Jazz legend Dolly Rathebe (74) died at the Ga-Rankuwa hospital outside Pretoria on Thursday.
Rathebe was admitted to hospital on Sunday after suffering a mild stroke and is survived by two daughters and a son.
Rathebe’s daughter Zola said she was not expecting such pain.
”The family is saddened and has lost a lot. We have not decided when mum will be buried,” her daughter said.
Former president Nelson Mandela paid tribute to Rathebe.
Mandela said he was sorry he could not visit the star before she died.
”I hope South Africans will continue where Dolly left off,” Mandela said.

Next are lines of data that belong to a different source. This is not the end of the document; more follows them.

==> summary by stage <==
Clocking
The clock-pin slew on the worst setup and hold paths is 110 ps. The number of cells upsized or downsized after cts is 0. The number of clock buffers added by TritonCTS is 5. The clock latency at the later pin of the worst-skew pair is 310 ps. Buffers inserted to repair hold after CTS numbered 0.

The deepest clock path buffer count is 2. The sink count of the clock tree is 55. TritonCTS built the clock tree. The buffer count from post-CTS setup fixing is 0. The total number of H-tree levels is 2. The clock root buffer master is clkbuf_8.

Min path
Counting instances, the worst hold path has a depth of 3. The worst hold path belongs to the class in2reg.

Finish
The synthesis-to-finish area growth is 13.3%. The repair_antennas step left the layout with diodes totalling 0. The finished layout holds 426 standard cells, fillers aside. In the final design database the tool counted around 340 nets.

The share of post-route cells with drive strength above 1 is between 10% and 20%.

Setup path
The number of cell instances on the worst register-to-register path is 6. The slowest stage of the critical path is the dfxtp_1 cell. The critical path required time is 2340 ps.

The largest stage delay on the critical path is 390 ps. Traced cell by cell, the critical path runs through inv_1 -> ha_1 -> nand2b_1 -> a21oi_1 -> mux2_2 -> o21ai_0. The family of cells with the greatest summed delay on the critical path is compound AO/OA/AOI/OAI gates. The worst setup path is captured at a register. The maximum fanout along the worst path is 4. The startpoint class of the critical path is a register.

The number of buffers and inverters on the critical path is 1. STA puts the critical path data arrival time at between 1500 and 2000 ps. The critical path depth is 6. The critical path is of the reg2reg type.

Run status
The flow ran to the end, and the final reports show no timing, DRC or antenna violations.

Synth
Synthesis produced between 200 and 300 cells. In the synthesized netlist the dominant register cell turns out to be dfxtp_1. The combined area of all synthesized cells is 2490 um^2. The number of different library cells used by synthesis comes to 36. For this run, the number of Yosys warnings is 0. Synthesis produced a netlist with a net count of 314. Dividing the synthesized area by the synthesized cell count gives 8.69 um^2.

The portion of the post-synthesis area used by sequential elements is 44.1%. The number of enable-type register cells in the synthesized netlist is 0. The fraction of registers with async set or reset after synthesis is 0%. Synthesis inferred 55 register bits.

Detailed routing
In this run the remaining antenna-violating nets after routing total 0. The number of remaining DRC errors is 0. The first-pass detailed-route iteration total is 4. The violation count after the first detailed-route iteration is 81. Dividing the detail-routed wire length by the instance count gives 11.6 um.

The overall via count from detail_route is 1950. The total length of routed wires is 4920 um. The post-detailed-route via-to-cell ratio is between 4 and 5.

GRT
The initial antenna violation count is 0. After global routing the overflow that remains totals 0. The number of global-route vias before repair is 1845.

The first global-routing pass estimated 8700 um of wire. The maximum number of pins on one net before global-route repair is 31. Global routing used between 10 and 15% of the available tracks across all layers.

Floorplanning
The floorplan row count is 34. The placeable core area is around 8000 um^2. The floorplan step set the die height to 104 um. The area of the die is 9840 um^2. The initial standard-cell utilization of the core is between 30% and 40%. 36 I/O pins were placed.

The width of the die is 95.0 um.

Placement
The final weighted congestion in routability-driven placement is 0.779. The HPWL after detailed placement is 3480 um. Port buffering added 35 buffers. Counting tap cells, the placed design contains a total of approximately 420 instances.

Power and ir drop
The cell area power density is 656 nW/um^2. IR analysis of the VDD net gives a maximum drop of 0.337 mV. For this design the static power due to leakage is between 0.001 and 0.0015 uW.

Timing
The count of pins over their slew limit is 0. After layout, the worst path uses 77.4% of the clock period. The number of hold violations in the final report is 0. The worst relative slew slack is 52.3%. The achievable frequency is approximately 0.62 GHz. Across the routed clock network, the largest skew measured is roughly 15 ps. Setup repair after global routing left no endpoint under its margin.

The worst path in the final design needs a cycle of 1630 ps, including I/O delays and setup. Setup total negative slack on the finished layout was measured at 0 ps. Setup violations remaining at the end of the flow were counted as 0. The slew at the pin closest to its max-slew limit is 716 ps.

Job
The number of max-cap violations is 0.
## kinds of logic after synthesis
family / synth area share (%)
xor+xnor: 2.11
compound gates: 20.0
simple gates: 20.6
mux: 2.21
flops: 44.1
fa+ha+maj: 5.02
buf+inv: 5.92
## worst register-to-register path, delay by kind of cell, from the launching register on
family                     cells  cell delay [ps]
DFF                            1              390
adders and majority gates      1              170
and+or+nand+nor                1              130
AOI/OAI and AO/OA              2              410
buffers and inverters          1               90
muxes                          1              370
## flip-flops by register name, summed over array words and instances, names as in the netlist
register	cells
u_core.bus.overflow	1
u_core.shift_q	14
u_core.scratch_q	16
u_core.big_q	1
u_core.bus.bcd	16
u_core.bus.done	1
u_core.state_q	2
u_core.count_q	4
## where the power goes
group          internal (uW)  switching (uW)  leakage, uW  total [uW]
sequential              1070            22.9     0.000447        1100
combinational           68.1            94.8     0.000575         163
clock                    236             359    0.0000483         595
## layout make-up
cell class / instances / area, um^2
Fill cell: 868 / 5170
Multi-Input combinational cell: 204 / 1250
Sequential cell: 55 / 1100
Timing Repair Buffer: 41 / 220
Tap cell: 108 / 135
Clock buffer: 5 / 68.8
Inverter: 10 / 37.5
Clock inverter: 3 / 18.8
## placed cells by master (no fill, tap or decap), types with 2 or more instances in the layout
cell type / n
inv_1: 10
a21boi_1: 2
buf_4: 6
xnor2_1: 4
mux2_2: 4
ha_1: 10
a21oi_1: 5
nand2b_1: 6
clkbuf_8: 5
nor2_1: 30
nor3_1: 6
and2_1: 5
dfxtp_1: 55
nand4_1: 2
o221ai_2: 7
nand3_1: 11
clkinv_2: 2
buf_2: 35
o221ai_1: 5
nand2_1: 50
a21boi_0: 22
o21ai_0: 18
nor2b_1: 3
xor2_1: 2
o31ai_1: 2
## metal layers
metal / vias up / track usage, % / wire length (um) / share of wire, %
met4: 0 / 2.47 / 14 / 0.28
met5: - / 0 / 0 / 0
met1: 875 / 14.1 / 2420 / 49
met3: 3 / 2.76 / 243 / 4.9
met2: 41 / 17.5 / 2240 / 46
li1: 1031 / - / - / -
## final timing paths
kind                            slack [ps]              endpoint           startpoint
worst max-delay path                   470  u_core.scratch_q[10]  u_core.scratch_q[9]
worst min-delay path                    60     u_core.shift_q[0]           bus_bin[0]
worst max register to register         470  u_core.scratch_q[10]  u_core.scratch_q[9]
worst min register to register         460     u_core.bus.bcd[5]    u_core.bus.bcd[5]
$ cat config.mk
export PLATFORM = sky130hd
export DESIGN_NAME = rtype_seq
export DESIGN_NICKNAME = d
export VERILOG_FILES = /design/src/rtl/rtype_seq_pkg.sv /design/src/rtl/rtype_seq_reg_wen_dec.sv /design/src/rtl/rtype_seq.sv
export SDC_FILE = /design/constraint.sdc
export NUM_CORES = 1
export LEC_CHECK = 0
export BUFFER_PORTS_ARGS = -buffer_cell sky130_fd_sc_hd__buf_4
export CORE_UTILIZATION = 47
export DETAILED_ROUTE_END_ITERATION = 7
export MAX_ROUTING_LAYER = met4
export PLACE_DENSITY = 0.84
export RECOVER_POWER = 25
export SYNTH_ARGS = -nofsm -noshare
export SYNTH_HDL_FRONTEND = slang
export SYNTH_SLANG_ARGS = --single-unit
$ cat constraint.sdc
create_clock -name clk -period 2 [get_ports clk]
set_input_delay 0.1 -clock clk [delete_from_list [all_inputs] [get_ports clk]]
set_output_delay 0.1 -clock clk [all_outputs]
set_load 0.02 [all_outputs]
$ cat src/rtl/rtype_seq_pkg.sv
// Shared definitions for the rtype_seq instruction sequencer:
// FSM state encoding, opcode constants, ALU operation codes, bus-mux codes.
package rtype_seq_pkg;

    typedef enum logic [2:0] {
        IDLE,
        RD_A,
        RD_B,
        WB,
        FIN
    } state_t;

    localparam logic [3:0] OP_NOP  = 4'd0;
    localparam logic [3:0] OP_ADD  = 4'd1;
    localparam logic [3:0] OP_SUB  = 4'd2;
    localparam logic [3:0] OP_AND  = 4'd3;
    localparam logic [3:0] OP_OR   = 4'd4;
    localparam logic [3:0] OP_XOR  = 4'd5;
    localparam logic [3:0] OP_MOV  = 4'd6;
    localparam logic [3:0] OP_ADDI = 4'd7;
    localparam logic [3:0] OP_CMP  = 4'd8;

    // ALU operation codes; ALU_NONE is what the ALU sees outside RD_B
    localparam logic [3:0] ALU_NONE = 4'd0;
    localparam logic [3:0] ALU_ADD  = 4'd1;
    localparam logic [3:0] ALU_SUB  = 4'd2;
    localparam logic [3:0] ALU_AND  = 4'd3;
    localparam logic [3:0] ALU_OR   = 4'd4;
    localparam logic [3:0] ALU_XOR  = 4'd5;
    localparam logic [3:0] ALU_PASS = 4'd6;

    // Bus-mux code for "nothing driven onto the bus"
    localparam int SEL_WAIT = 0;

    // ALU operation used in RD_B; CMP subtracts to set flags, ADDI adds the immediate
    function automatic logic [3:0] alu_code(input logic [3:0] opc);
        logic [3:0] op;
        op = ALU_NONE;
        case (opc)
            OP_ADD:  op = ALU_ADD;
            OP_SUB:  op = ALU_SUB;
            OP_AND:  op = ALU_AND;
            OP_OR:   op = ALU_OR;
            OP_XOR:  op = ALU_XOR;
            OP_MOV:  op = ALU_PASS;
            OP_ADDI: op = ALU_ADD;
            OP_CMP:  op = ALU_SUB;
            default: op = ALU_NONE;
        endcase
        return op;
    endfunction

endpackage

Rathebe rose to stardom through a role in a film called Jim Comes to Jo’burg in the late 1940s. Khubeka also featured in Hijack, a film broadcast last year, and in an international film called The Line.
Abigail Khubeka, a prominent jazz singer, said she spoke to Rathebe on Saturday when they were supposed to hand over awards at Leeuwkop Prison.
”I waited at the prison. And when I phoned to find out why she was not showing up I heard she was sick.
”Her words did not make any sense when I spoke to her,” Khubeka said.
She said the international and local music market has lost ”one of Africa’s first beauty queens”.
Performing in the same genre of music, Thandi Klaasen said when she visited Rathebe in hospital she warned her ”not to leave”.
”I told her she must never go. But she did and I will never believe it was her time because she had so much to live for.”
Internationally acclaimed artist Sibongile Khumalo said she remembered Rathebe as a woman full of life.